By Dinesh Wagle
In a terrible afternoon last week, as I was walking on a parched street and struggling with the heat wave, I realized something. Heat in Delhi comes as a curfew. Very few people were on the street that would otherwise be packed in normal circumstances. The street, I observed, remained vacated for about four hours in the afternoon beginning from around 12. People often get dehydrated and, in some extreme cases, die because of heat wave. So what do you do? The heat imposed curfew-like situation means you will have to stay indoors consuming energy via air conditioners and coolers. But that’s only when there is no loadshedding in your area.
The rising temperature throughout India came as a challenge to its democracy too. Reports from various parts of the country suggested that voter turnout at the elections has been very low as people didn’t get out of their homes because of the intense heat. Some towns have already recorded as much as 47 degrees celsius. Not even half of Mumbai turned to polling stations on Thursday in an election held under the shadow of the Nov. 26 terrorist attacks. But the Election Day in Mumbai wasn’t that hot (only around 35C). So the media quickly blasted the city for being indifferent to the democratic process. “All talk, no vote,” said one headline the next day. “Despite 26/11, candle-light vigils and voter campaigns, Mumbai stays home.”
“Temperature rose to 43 but voter turnout went below 44,” said a reporter from another city on a TV channel.
There was no election in Delhi but Wednesday came as the hottest April day in 50 years. On that very day I got the real taste of Delhi heat. It was 1 PM and I had to go to a nearby motor workshop. A five-minute walk in normal circumstances but as I said earlier it was a curfew-like, abnormal situation. My iPhone told me it was 43 at that moment. Soon after that it had peaked at 43.5 breaking the 50-year-old record. But I didn’t need anyone to tell me about the heat. I could feel it. As the cycle-rickshaw moved towards the auto workshop the hot air hit right on my cheeks and eyelids (that’s where I felt the hot blow). That was the heat wave, I assumed. I had never experienced the heat wave before. I could only feel pity for the rickshaw puller as he struggled hard against the power of the Sun. As I got out of the rickshaw I was completely disoriented. At one point it was difficult to open my eyes. But I am sure the worst is yet to come.
“There will be no relief from the heat in the next few days as there is no thundershower activity and dry winds from the deserts are blowing into the city,” a weatherman told the Hindu newspaper.

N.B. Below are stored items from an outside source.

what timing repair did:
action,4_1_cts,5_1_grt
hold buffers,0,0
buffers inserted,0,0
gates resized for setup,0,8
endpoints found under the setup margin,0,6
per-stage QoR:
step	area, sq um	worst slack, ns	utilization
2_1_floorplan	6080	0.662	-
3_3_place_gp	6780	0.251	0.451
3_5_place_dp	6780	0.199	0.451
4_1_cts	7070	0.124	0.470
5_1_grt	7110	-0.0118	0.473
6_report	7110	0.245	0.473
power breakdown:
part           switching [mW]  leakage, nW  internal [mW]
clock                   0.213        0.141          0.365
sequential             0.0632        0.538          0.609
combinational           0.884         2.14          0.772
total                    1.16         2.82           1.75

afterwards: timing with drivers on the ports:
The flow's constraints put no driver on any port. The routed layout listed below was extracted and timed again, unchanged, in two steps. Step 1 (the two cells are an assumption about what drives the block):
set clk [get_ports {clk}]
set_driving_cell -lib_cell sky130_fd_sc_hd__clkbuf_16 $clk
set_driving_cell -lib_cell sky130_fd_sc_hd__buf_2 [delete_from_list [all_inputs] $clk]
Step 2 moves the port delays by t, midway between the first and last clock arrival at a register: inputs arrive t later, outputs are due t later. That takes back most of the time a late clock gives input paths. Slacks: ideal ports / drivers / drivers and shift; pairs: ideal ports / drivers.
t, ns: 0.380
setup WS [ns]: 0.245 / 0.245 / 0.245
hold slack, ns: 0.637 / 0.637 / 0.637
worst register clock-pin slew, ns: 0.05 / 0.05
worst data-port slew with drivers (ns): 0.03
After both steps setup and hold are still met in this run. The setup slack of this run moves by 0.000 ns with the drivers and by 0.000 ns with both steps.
Source: an optimization exercise on an open RTL-to-GDS flow (aim: small area). Production flows keep margins and buffers that such runs may drop. Where RTL was checked, it was by simulation tests only, not by an equivalence proof against the original. The clock port is modelled as an ideal driver; clocking choices that lean on that would not hold on a real chip. Power figures rest on the tool's default switching activity, not on a simulated workload.

==> module SelectionOfAvatar, before the edit <==
module SelectionOfAvatar(
	input [1:0] mode,
	input [5:0] userID,
	input [1:0] candidate,  
	input CLK,
	input rst,  
	output reg [1:0] ballotBoxId,
	output reg [5:0] numberOfRegisteredVoters,
	output [5:0] numberOfVotesWinner,  
	output [1:0] WinnerId,
	output reg AlreadyRegistered,
	output reg AlreadyVoted,
	output reg NotRegistered,
	output reg VotingHasNotStarted,
	output reg RegistrationHasEnded
	);
    wire nrst = ~rst;
    reg [6:0] lfsr;
    reg pv, pr;
    wire last = (lfsr == 7'd22);
    wire inReg  = ~pv & ~last;
    wire inVote = (~pv & last) | (pv & ~pr & ~last);
    wire inRes  = pr | (pv & last);
    wire [6:0] lfsr_step = {lfsr[5:0], ~(lfsr[6] ^ lfsr[5])};
    always @(posedge CLK) begin
        lfsr <= {7{nrst}} & (last ? 7'd1 : lfsr_step);
        pv <= nrst & (pv | last);
        pr <= nrst & inRes;
    end
    reg [63:0] nregistered;
    reg [63:0] nvoted;
    wire [7:0] col = 8'd1 << userID[2:0];
    wire [7:0] row = 8'd1 << userID[5:3];
    wire [7:0] rr, vr;
    genvar gr;
    generate for (gr = 0; gr < 8; gr = gr + 1) begin : rd
        assign rr[gr] = |(~nregistered[gr*8 +: 8] & col);
        assign vr[gr] = |(~nvoted[gr*8 +: 8] & col);
    end endgenerate
    wire isReg = |(rr & row);
    wire isVoted = |(vr & row);
    wire m0 = (mode == 2'd0);
    wire m1 = (mode == 2'd1);
    wire doReg  = inReg & m0 & ~isReg;
    wire doVote = inVote & m1 & isReg & ~isVoted;
    wire [7:0] colR = col & {8{nrst & inReg & m0}};
    wire [7:0] colV = col & {8{nrst & inVote & m1}};
    genvar gi;
    generate for (gi = 0; gi < 64; gi = gi + 1) begin : tbl
        always @(posedge CLK) begin
            nregistered[gi] <= (nregistered[gi] | rst) & ~(row[gi/8] & colR[gi%8]);
            nvoted[gi] <= (nvoted[gi] | rst) & ~(row[gi/8] & colV[gi%8]);
        end
    end endgenerate
    wire [5:0] rt = {rt[4:0] & numberOfRegisteredVoters[4:0], doReg};
    always @(posedge CLK)
        numberOfRegisteredVoters <= {6{nrst}} & (numberOfRegisteredVoters ^ rt);
    reg [5:0] v0, v1, v2, v3;
    reg [1:0] lead;
    wire [3:0] ch = 4'd1 << candidate;
    wire [3:0] lh = 4'd1 << lead;
    wire [5:0] vsel = ({6{ch[0]}} & v0) | ({6{ch[1]}} & v1) | ({6{ch[2]}} & v2) | ({6{ch[3]}} & v3);
    wire [5:0] vlead = ({6{lh[0]}} & v0) | ({6{lh[1]}} & v1) | ({6{lh[2]}} & v2) | ({6{lh[3]}} & v3);
    wire [5:0] vc = {vc[4:0] & vsel[4:0], 1'b1};
    wire [5:0] vinc = vsel ^ vc;
    wire take = {vinc, candidate < lead} > {vlead, 1'b0};
    wire [3:0] vwe = {4{nrst & doVote}} & ch;
    wire [3:0] vkeep = {4{nrst}} & ~vwe;
    wire lwe = nrst & doVote & take;
    wire lkeep = nrst & ~lwe;
    always @(posedge CLK) begin
        v0 <= (v0 & {6{vkeep[0]}}) | (vinc & {6{vwe[0]}});
        v1 <= (v1 & {6{vkeep[1]}}) | (vinc & {6{vwe[1]}});
        v2 <= (v2 & {6{vkeep[2]}}) | (vinc & {6{vwe[2]}});
        v3 <= (v3 & {6{vkeep[3]}}) | (vinc & {6{vwe[3]}});
        lead <= (lead & {2{lkeep}}) | (candidate & {2{lwe}});
    end
    assign numberOfVotesWinner = {6{pr}} & vlead;
    assign WinnerId = {2{pr}} & lead;
    always @(posedge CLK) begin
        ballotBoxId <= {2{nrst & ~inRes}} & userID[5:4];
        VotingHasNotStarted <= nrst & inReg & m1;
        AlreadyRegistered <= nrst & inReg & m0 & isReg;
        RegistrationHasEnded <= nrst & inVote & m0;
        NotRegistered <= nrst & inVote & m1 & ~isReg;
        AlreadyVoted <= nrst & inVote & m1 & isReg & isVoted;
    end
endmodule
This design comes from an exercise in tuning for small area and a short achievable clock period on the open sky130 flow, not from production work.
Only simulation tests tie the RTL to the original design; equivalence was not proved.
Power and IR drop assume default switching activity.

Setup of v34:
==> flow/design.v (excerpt) <==
module piano_top (
    input CP,
    input clr,
    input[4:0] sw,
    input[4:0] Button,
    input[11:0] rom_data,
    output[16:0] rom_addr,
    output melody,
    output[4:0] led,
    output[6:0] a_to_g,
    output[3:0] an,
    output hsync,vsync,
    output[3:0] red,green,blue
);
Size: ~980 cells after synthesis, ~72 I/O pins, about 7800 um2 of cells after synthesis.
==> module Bar, before the edit <==
module Bar (
    input[10:0] rc,      
    input rm,            
    input[9:0] hc,
    input[4:0] pcol,
    input[9:0] vc,
    output in_bar
);
    reg[3:0] a;
    reg bf;
    always @(*) begin
        if (vc >= 10'd281) a = 11;
        else if (vc >= 10'd256) a = 10;
        else if (vc >= 10'd231) a = 9;
        else if (vc >= 10'd206) a = 8;
        else if (vc >= 10'd181) a = 7;
        else if (vc >= 10'd156) a = 6;
        else if (vc >= 10'd131) a = 5;
        else if (vc >= 10'd106) a = 4;
        else if (vc >= 10'd81) a = 3;
        else if (vc >= 10'd56) a = 2;
        else a = 1;
        bf = !(vc == 10'd31 || vc == 10'd56 || vc == 10'd81 || vc == 10'd106 ||
               vc == 10'd131 || vc == 10'd156 || vc == 10'd181 || vc == 10'd206 ||
               vc == 10'd231 || vc == 10'd256 || vc == 10'd281);
    end
    wire[10:0] tau = rc - a;
    wire[6:0] bcol;
    reg[6:0] cov;
    always @(*)
        case (tau[6:0])
            7'd3: cov[0] = 1'b1;
            7'd4: cov[0] = (bf ? 1'b1 : 1'b0);
            7'd35: cov[0] = 1'b1;
            7'd36: cov[0] = (bf ? 1'b1 : 1'b0);
            7'd39: cov[0] = 1'b1;
            7'd40: cov[0] = (bf ? 1'b1 : 1'b0);
            7'd61: cov[0] = (a >= 4'd5);
            7'd62: cov[0] = (a >= 4'd4);
            7'd63: cov[0] = (a >= 4'd3);
            7'd64: cov[0] = (a >= 4'd2);
            7'd65: cov[0] = 1'b1;
            7'd66: cov[0] = (bf ? 1'b1 : 1'b0);
            default: cov[0] = 1'b0;
        endcase
    always @(*)
        case (tau[6:0])
            7'd45: cov[1] = (a >= 4'd2);
            7'd46: cov[1] = 1'b1;
            7'd47: cov[1] = (bf ? 1'b1 : 1'b0);
            7'd59: cov[1] = 1'b1;
            7'd60: cov[1] = (bf ? 1'b1 : 1'b0);
            default: cov[1] = 1'b0;
        endcase
    always @(*)
        case (tau[6:0])
            7'd43: cov[2] = 1'b1;
            7'd44: cov[2] = (bf ? 1'b1 : 1'b0);
            7'd48: cov[2] = (bf ? 1'b1 : 1'b0);
            7'd56: cov[2] = (bf ? 1'b1 : 1'b0);
            default: cov[2] = 1'b0;
        endcase
    always @(*)
        case (tau[6:0])
            7'd17: cov[3] = 1'b1;
            7'd18: cov[3] = (bf ? 1'b1 : 1'b0);
            7'd19: cov[3] = (bf ? 1'b1 : 1'b0);
            7'd20: cov[3] = (bf ? 1'b1 : 1'b0);
            7'd27: cov[3] = 1'b1;
            7'd28: cov[3] = (bf ? 1'b1 : 1'b0);
            7'd37: cov[3] = 1'b1;
            7'd38: cov[3] = (bf ? 1'b1 : 1'b0);
            7'd41: cov[3] = 1'b1;
            7'd42: cov[3] = (bf ? 1'b1 : 1'b0);
            7'd49: cov[3] = 1'b1;
            7'd50: cov[3] = (bf ? 1'b1 : 1'b0);
            7'd57: cov[3] = 1'b1;
            7'd58: cov[3] = (bf ? 1'b1 : 1'b0);
            default: cov[3] = 1'b0;
        endcase
    always @(*)
        case (tau[6:0])
            7'd13: cov[4] = (a >= 4'd3);
            7'd14: cov[4] = (a >= 4'd2);
            7'd15: cov[4] = 1'b1;
            7'd16: cov[4] = (bf ? 1'b1 : 1'b0);
            7'd25: cov[4] = 1'b1;
            7'd26: cov[4] = (bf ? 1'b1 : 1'b0);
            7'd29: cov[4] = (a >= 4'd5);
            7'd30: cov[4] = (a >= 4'd4);
            7'd31: cov[4] = (a >= 4'd3);
            7'd32: cov[4] = (a >= 4'd2);
            7'd33: cov[4] = 1'b1;
            7'd34: cov[4] = (bf ? 1'b1 : 1'b0);
            7'd51: cov[4] = (bf ? 1'b1 : 1'b0);
            7'd52: cov[4] = (bf ? 1'b1 : 1'b0);
            7'd53: cov[4] = (a >= 4'd2);
            7'd54: cov[4] = 1'b1;
            7'd55: cov[4] = (bf ? 1'b1 : 1'b0);
            default: cov[4] = 1'b0;
        endcase
    always @(*)
        case (tau[6:0])
            7'd5: cov[5] = (a >= 4'd2);
            7'd6: cov[5] = 1'b1;
            7'd7: cov[5] = (bf ? 1'b1 : 1'b0);
            7'd8: cov[5] = (bf ? 1'b1 : 1'b0);
            7'd11: cov[5] = 1'b1;
            7'd12: cov[5] = (bf ? 1'b1 : 1'b0);
            7'd23: cov[5] = 1'b1;
            7'd24: cov[5] = (bf ? 1'b1 : 1'b0);
            default: cov[5] = 1'b0;
        endcase
    always @(*)
        case (tau[6:0])
            7'd9: cov[6] = 1'b1;
            7'd10: cov[6] = (bf ? 1'b1 : 1'b0);
            7'd21: cov[6] = 1'b1;
            7'd22: cov[6] = (bf ? 1'b1 : 1'b0);
            default: cov[6] = 1'b0;
        endcase
    assign bcol[0] = (pcol == 5'd5);
    assign bcol[1] = (pcol == 5'd6);
    assign bcol[2] = (pcol == 5'd7);
    assign bcol[3] = (pcol == 5'd9);
    assign bcol[4] = (pcol == 5'd10);
    assign bcol[5] = (pcol == 5'd11);
    assign bcol[6] = (pcol == 5'd12);
    wire first_px = (hc == 10'd484) || (hc == 10'd515) || (hc == 10'd545) || (hc == 10'd575) || (hc == 10'd606) || (hc == 10'd637) || (hc == 10'd667);
    assign in_bar = !rm && (tau[10:7] == 0) && |(cov & bcol) && !first_px;
endmodule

Many home windows are covered with shades that keep the sunlight away and give residents some respite in the scorching heat. But they are not enough. Cities like Delhi consume staggering amount of power during summers. On Sunday, not the hottest day in April certainly, Delhi was consuming 3168 mega watt at the peak. And loadshedding at the peak hour was 166 MW, according to a local newspaper.
Yes, loadshedding. That has undoubtedly become one of Nepal’s identities but I have rarely experienced it in Delhi where I live in a relatively better neighborhood. But that doesn’t mean there is no loadshedding in Delhi. Sometime, in some localities, power outage lasts for as many as 5 hours. There was almost an hour of outage in my neighborhood some days ago and it is expected to be repeated. There is huge demand of power and I, the proud citizen of the country that still boasts of itself as the potential source of 83 thousands megawatts of electricity, feel Nepal can exploit that market. But alas, what is happening in Nepal itself? Did I not write about my own experience of power outage in Kathmandu last month? 16 hours? If we let the investment come into hydropower while we are currently fixing the house politically, we can realistically imagine intervening into the Indian power sector some day.
Demand is such that Indian states literally fight over electricity. They try to extract as much power as possible via the national grid. No state government wants its residents to be without it, particularly in these election times. “With the capital is still largely dependent on outside sources of power to meet the consumer demand, Delhi citizens end up suffering when other states do not abide by grid discipline and heavily overdraw,” said one newspaper recently.
While writing this, I remember how easily I had dismissed the winter which ironically was also the warmest in decades in Delhi. Many Nepalis who have lived in Delhi both seasons had been suggesting to me to prepare myself for the summers. “I have lived in Delhi during summers,” said one friend. “It’s so terrible and irritating.” I agree with the statement. The heat is utterly irritating.
I can only envy Kathmanduites who are currently enjoying the average temperature of 32, if my iPhone is not mistaken. Kathmandu’s temperature is predicted to be 31 for today (Friday) while here it will be 44! That is why I become slightly surprised when I read some Facebook status suggesting that the person is feeling so much garmi and, because of that, has a headache in Kathmandu! I almost feel like commenting on that status with these lines: Perhaps Delhi temperature will fix your headache!
[This article, written on Friday 1 May, was published on the Op-Ed page of today’s Kathmandu Post.]